From c8592fc36c52c1084c1c7639d2c979aad8a3c59b Mon Sep 17 00:00:00 2001
From: Drew Herren <drewherrenopensource@gmail.com>
Date: Tue, 5 May 2026 23:29:16 -0500
Subject: [PATCH 2/3] Fixed bug in prognostic forest prediction for BCF

---
 R/bcf.R          | 3 ++-
 stochtree/bcf.py | 3 ++-
 2 files changed, 4 insertions(+), 2 deletions(-)
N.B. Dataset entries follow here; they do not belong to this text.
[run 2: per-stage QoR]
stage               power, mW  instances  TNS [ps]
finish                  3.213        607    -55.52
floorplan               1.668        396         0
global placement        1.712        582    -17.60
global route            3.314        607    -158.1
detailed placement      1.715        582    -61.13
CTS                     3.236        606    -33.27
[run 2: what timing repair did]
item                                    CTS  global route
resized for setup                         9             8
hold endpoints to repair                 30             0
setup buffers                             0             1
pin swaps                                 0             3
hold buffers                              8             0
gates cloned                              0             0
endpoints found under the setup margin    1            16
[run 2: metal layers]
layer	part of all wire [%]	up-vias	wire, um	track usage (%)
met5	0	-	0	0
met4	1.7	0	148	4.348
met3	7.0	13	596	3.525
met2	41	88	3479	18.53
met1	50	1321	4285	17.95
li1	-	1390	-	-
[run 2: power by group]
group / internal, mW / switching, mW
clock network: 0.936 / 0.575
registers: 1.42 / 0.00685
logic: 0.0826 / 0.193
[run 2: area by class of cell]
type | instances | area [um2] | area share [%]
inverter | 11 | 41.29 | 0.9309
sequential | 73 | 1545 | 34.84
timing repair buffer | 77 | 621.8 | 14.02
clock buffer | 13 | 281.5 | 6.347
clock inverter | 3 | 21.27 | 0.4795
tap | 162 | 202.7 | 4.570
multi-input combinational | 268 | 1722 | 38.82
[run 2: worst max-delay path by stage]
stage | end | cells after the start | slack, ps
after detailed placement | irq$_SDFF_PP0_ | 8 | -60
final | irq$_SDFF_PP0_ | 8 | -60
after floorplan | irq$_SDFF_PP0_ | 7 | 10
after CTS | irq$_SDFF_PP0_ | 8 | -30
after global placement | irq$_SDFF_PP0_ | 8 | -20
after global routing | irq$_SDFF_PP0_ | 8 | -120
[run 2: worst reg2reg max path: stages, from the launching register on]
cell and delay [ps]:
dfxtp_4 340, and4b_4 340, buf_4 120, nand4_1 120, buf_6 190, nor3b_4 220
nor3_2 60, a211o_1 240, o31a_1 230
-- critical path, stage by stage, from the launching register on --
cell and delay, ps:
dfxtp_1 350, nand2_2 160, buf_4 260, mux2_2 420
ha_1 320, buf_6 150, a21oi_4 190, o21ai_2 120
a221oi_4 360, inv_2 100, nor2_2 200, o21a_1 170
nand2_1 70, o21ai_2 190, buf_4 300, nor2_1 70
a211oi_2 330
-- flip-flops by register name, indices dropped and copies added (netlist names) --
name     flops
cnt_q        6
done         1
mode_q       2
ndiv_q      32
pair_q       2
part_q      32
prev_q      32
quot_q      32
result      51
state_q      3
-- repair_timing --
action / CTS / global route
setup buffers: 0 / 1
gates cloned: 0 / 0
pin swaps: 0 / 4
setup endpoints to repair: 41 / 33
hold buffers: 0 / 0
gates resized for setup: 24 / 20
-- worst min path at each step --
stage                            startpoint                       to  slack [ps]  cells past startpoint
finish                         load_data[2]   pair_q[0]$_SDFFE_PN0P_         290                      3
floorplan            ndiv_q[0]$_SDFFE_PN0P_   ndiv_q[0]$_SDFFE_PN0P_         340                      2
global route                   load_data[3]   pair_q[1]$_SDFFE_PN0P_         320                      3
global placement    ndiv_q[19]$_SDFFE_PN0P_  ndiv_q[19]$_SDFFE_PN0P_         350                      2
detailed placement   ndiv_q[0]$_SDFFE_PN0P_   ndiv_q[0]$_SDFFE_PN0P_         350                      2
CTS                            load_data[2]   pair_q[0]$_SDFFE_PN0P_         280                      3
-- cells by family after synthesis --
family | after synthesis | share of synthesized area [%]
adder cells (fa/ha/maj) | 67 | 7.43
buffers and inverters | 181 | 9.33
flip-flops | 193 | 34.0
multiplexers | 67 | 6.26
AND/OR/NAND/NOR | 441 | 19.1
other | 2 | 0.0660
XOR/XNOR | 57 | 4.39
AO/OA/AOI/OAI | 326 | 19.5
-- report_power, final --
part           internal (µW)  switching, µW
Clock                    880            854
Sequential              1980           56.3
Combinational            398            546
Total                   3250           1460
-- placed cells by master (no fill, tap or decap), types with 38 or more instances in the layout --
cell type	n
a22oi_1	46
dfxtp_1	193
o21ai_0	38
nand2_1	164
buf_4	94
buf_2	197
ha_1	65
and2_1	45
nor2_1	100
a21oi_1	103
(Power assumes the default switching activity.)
==> src/peak_tamper_pkg.sv <==
// constants, register map and carrier types for the peak and tamper monitor
package peak_tamper_pkg;

  // ----------------------------------------------------------------------
  // register word offsets (byte addresses, one 32-bit word each)
  // ----------------------------------------------------------------------
  localparam logic [7:0] voltage_peak_result_off = 8'h00;
  localparam logic [7:0] current_peak_result_off = 8'h04;
  localparam logic [7:0] overvoltage_threshold_off = 8'h08;
  localparam logic [7:0] overcurrent_threshold_off = 8'h0C;
  localparam logic [7:0] phase_current_sum_off = 8'h10;
  localparam logic [7:0] sum_mismatch_threshold_off = 8'h14;
  localparam logic [7:0] peak_window_count_off = 8'h18;
  localparam logic [7:0] measurement_mode_off = 8'h1C;
  localparam logic [7:0] second_status_off = 8'h20;
  localparam logic [7:0] second_mask_off = 8'h24;
  localparam logic [7:0] phase_status_off = 8'h28;
  localparam logic [7:0] first_status_off = 8'h2C;

  // ----------------------------------------------------------------------
  // field positions
  // ----------------------------------------------------------------------
  localparam int peak_value_lsb = 0;
  localparam int peak_tag_lsb = 24;
  localparam int peak_select_lsb = 2;
  localparam int overcurrent_bit = 17;
  localparam int overvoltage_bit = 18;
  localparam int mismatch_bit = 20;
  localparam int current_peak_done_bit = 23;
  localparam int voltage_peak_done_bit = 24;
  localparam int overcurrent_phase_lsb = 3;
  localparam int overvoltage_phase_lsb = 9;
  localparam int dsp_done_bit = 17;

  // ----------------------------------------------------------------------
  // values after reset and sample scale
  // ----------------------------------------------------------------------
  localparam logic [23:0] full_scale_magnitude = 24'h51_4791;
  localparam logic [23:0] overvoltage_threshold_rst = 24'h51_4791;
  localparam logic [23:0] overcurrent_threshold_rst = 24'h51_4791;
  localparam logic [23:0] sum_mismatch_threshold_rst = 24'h00_0000;
  localparam logic [7:0] peak_window_count_rst = 8'h00;
  localparam logic [31:0] word_zero = 32'h0000_0000;

  // ----------------------------------------------------------------------
  // carriers
  // ----------------------------------------------------------------------
  typedef struct packed {
    logic [2:0][23:0] volt;
    logic [2:0][23:0] curr;
    logic [23:0] neutral;
  } wave_samples_t;

  typedef struct packed {
    logic wr;
    logic rd;
    logic [7:0] addr;
    logic [31:0] wdata;
  } reg_req_t;

endpackage : peak_tamper_pkg
### src/lgwd_watchdog.v
// How it works
// Only a filtered rising edge on the kick input restarts the trigger window.
// A window that ends with no edge pulls the watchdog fault output low.
// Once low, the fault output stays low for the whole low time.
// With no edges the period is window plus low time, a new window starting after low.
// Window and low time scale with timing capacitance over 100 nF, valid from 10 nF.
// Supervision is on above the activation threshold, off below the lower deactivation one.
// With the adjust pin open the default threshold applies, a resistor selects another.
// Fault and reset outputs are separate open-collector pins that may be wired, low dominant.
// Reset output reacts to undervoltage within the internal reaction time plus discharge.
// The controller holds each kick high for at least 0.5 us.
// At 100 nF the low time is typically 18 ms, within 12 to 27 ms.
// The model uses 36 ms window and 18 ms low time at 100 nF, scaled by capacitance.
// While disabled the fault output is released and the window timer held at restart, once a low phase already running has run to its end.
`timescale 1ns/100ps
`include "lgwd_defines.vh"

module lgwd_watchdog #(
	parameter CAP_PF = `LGWD_CAP_REF_PF,
	parameter TRIG_CYC = ((`LGWD_TRIG_US_REF * 1000 / `LGWD_CLK_NS)
		/ (`LGWD_CAP_REF_PF / 1000)) * (CAP_PF / 1000),
	parameter LOW_CYC = ((`LGWD_LOW_US_REF * 1000 / `LGWD_CLK_NS)
		/ (`LGWD_CAP_REF_PF / 1000)) * (CAP_PF / 1000),
	parameter RR_CYC = (`LGWD_RR_TYP_NS + (`LGWD_DISCH_NS_REF / 100) * (CAP_PF / 1000))
		/ `LGWD_CLK_NS,
	parameter ACT_UA = `LGWD_ACT_UA_DEF,
	parameter DEACT_UA = `LGWD_DEACT_UA_DEF
) (
	input wire mclk,
	input wire rst_n,
	input wire watchdog_kick_input,
	input wire [15:0] load_current_ua,
	input wire adjust_resistor_fitted,
	input wire [15:0] adjusted_activation_ua,
	input wire [15:0] adjusted_deactivation_ua,
	input wire undervoltage,
	output wire watchdog_fault_output_o,
	output wire watchdog_fault_output_oe,
	output wire reset_output_n_o,
	output wire reset_output_n_oe,
	output wire wired_fault_n,
	output wire supervision_active,
	output wire cap_in_range
);

localparam KICK_CYC = (`LGWD_KICK_MIN_NS + `LGWD_CLK_NS - 1) / `LGWD_CLK_NS;
localparam [31:0] TRIG_LIM = (TRIG_CYC < 1) ? 32'h00000001 : TRIG_CYC;
localparam [31:0] LOW_LIM = (LOW_CYC < 1) ? 32'h00000001 : LOW_CYC;
// Reaction time includes the capacitor discharge at the fitted value
localparam [15:0] RR_LIM = (RR_CYC < 1) ? 16'h0001 : RR_CYC[15:0];

// Scaling only holds from 10 nF upward; below that timing is merely indicative
assign cap_in_range = (CAP_PF >= `LGWD_CAP_MIN_PF);

wire kick_edge;
reg [1:0] state;
reg [1:0] next_state;
reg [31:0] timer;
reg [31:0] next_timer;
reg active;
reg fault_low;
reg [15:0] rr_cnt;
reg reset_low;
reg [15:0] act_th;
reg [15:0] deact_th;
reg next_active;
reg next_fault_low;
reg [15:0] next_rr_cnt;
reg next_reset_low;
wire trig_done;
wire low_done;
wire rr_done;

// Short kick pulses are dropped before the window logic sees them
lgwd_kick_filter #(
	.FILT_CYC(KICK_CYC)
) u_kick_filter (
	.mclk(mclk),
	.rst_n(rst_n),
	.kick_in(watchdog_kick_input),
	.kick_edge(kick_edge)
);

// Open adjust pin falls back to the built-in pair
always @* begin
	if (adjust_resistor_fitted) begin
		act_th = adjusted_activation_ua;
		deact_th = adjusted_deactivation_ua;
	end else begin
		act_th = ACT_UA[15:0];
		deact_th = DEACT_UA[15:0];
	end
end

// Hysteresis keeps a sleeping controller from being woken by its own silence
// Equal to a threshold keeps the present state
always @* begin
	next_active = active;
	if (!active && load_current_ua > act_th) begin
		next_active = 1'b1;
	end else if (active && load_current_ua < deact_th) begin
		next_active = 1'b0;
	end
end

always @(posedge mclk or negedge rst_n) begin
	if (!rst_n) begin
		active <= 1'b0;
	end else begin
		active <= next_active;
	end
end

assign supervision_active = active;

// Limits are at least one, so the minus one never wraps
assign trig_done = (timer >= TRIG_LIM - 32'h00000001);
assign low_done = (timer >= LOW_LIM - 32'h00000001);
assign rr_done = (rr_cnt >= RR_LIM - 16'h0001);

// Window and low phase share one timer; it restarts on every change of state
always @* begin
	next_state = state;
	next_timer = timer;
	case (state)
	`LGWD_ST_OFF: begin
		next_timer = 32'h00000000;
		if (active) begin
			next_state = `LGWD_ST_WIN;
		end
	end
	`LGWD_ST_WIN: begin
		if (!active) begin
			next_state = `LGWD_ST_OFF;
			next_timer = 32'h00000000;
		end else if (kick_edge) begin
			next_timer = 32'h00000000;
		end else if (trig_done) begin
			next_state = `LGWD_ST_LOW;
			next_timer = 32'h00000000;
		end else begin
			next_timer = timer + 32'h00000001;
		end
	end
	`LGWD_ST_LOW: begin
		// Kicks are ignored here; the low phase always runs to the end
		if (low_done) begin
			next_state = active ? `LGWD_ST_WIN : `LGWD_ST_OFF;
			next_timer = 32'h00000000;
		end else begin
			next_timer = timer + 32'h00000001;
		end
	end
	default: begin
		next_state = `LGWD_ST_OFF;
		next_timer = 32'h00000000;
	end
	endcase
end

// Fault pin is registered so the open collector never glitches
always @* begin
	next_fault_low = 1'b0;
	if (next_state == `LGWD_ST_LOW) begin
		next_fault_low = 1'b1;
	end
end

always @(posedge mclk or negedge rst_n) begin
	if (!rst_n) begin
		state <= `LGWD_ST_OFF;
	end else begin
		state <= next_state;
	end
end

always @(posedge mclk or negedge rst_n) begin
	if (!rst_n) begin
		timer <= 32'h00000000;
	end else begin
		timer <= next_timer;
	end
end

always @(posedge mclk or negedge rst_n) begin
	if (!rst_n) begin
		fault_low <= 1'b0;
	end else begin
		fault_low <= next_fault_low;
	end
end

// Reset path: undervoltage must persist the reaction time before the pin drops
// Counter restarts whenever undervoltage drops out
always @* begin
	next_rr_cnt = rr_cnt;
	next_reset_low = reset_low;
	if (!undervoltage) begin
		next_rr_cnt = 16'h0000;
		next_reset_low = 1'b0;
	end else if (rr_done) begin
		next_reset_low = 1'b1;
	end else begin
		next_rr_cnt = rr_cnt + 16'h0001;
	end
end

always @(posedge mclk or negedge rst_n) begin
	if (!rst_n) begin
		rr_cnt <= 16'h0000;
		reset_low <= 1'b0;
	end else begin
		rr_cnt <= next_rr_cnt;
		reset_low <= next_reset_low;
	end
end

// Open collector: drive low only, pull-up is external
assign watchdog_fault_output_o = 1'b0;
assign watchdog_fault_output_oe = fault_low;
assign reset_output_n_o = 1'b0;
assign reset_output_n_oe = reset_low;
assign wired_fault_n = ~(fault_low | reset_low);

endmodule // lgwd_watchdog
diff --git a/R/bcf.R b/R/bcf.R
index 0cb49e3d..27bef862 100644
--- a/R/bcf.R
+++ b/R/bcf.R
@@ -3576,7 +3576,8 @@ predict.bcfmodel <- function(
   predict_mu_forest_intermediate <- ((predict_y_hat || predict_prog_function) &&
     has_mu_forest)
   predict_tau_forest_intermediate <- ((predict_y_hat ||
-    predict_cate_function) &&
+    predict_cate_function ||
+    (object$model_params$adaptive_coding && (predict_mu_forest || predict_prog_function))) &&
     has_tau_forest)
 
   # Make sure covariates are matrix or data frame
diff --git a/stochtree/bcf.py b/stochtree/bcf.py
index d1108927..191212bc 100644
--- a/stochtree/bcf.py
+++ b/stochtree/bcf.py
@@ -3242,7 +3242,8 @@ def predict(
             predict_y_hat or predict_prog_function
         ) and has_mu_forest
         predict_tau_forest_intermediate = (
-            predict_y_hat or predict_cate_function
+            predict_y_hat or predict_cate_function or
+            (self.adaptive_coding and (predict_mu_forest or predict_prog_function))
         ) and has_tau_forest
 
         if not self.is_sampled():

From fea9aa003e32764562428b342b0dcc1429c1bcd8 Mon Sep 17 00:00:00 2001
From: Drew Herren <drewherrenopensource@gmail.com>
Date: Wed, 6 May 2026 00:06:46 -0500
Subject: [PATCH 3/3] Update NEWS.md

---
 NEWS.md | 1 +
 1 file changed, 1 insertion(+)

diff --git a/NEWS.md b/NEWS.md
index d191d521..663fa007 100644
--- a/NEWS.md
+++ b/NEWS.md
@@ -4,6 +4,7 @@
 
 ## Bug Fixes
 
+* Fixed BCF prediction bug for prognostic function and mu(X) when adaptive coding is used and the tau(x) forest is not also requested by a prediction call [#377](https://github.com/StochasticTree/stochtree/pull/377)
 * Fixed R BCF prediction bug when covariates are passed as dataframes and an internal propensity is sampled [#374](https://github.com/StochasticTree/stochtree/issues/374)
 
 ## Documentation and Other Maintenance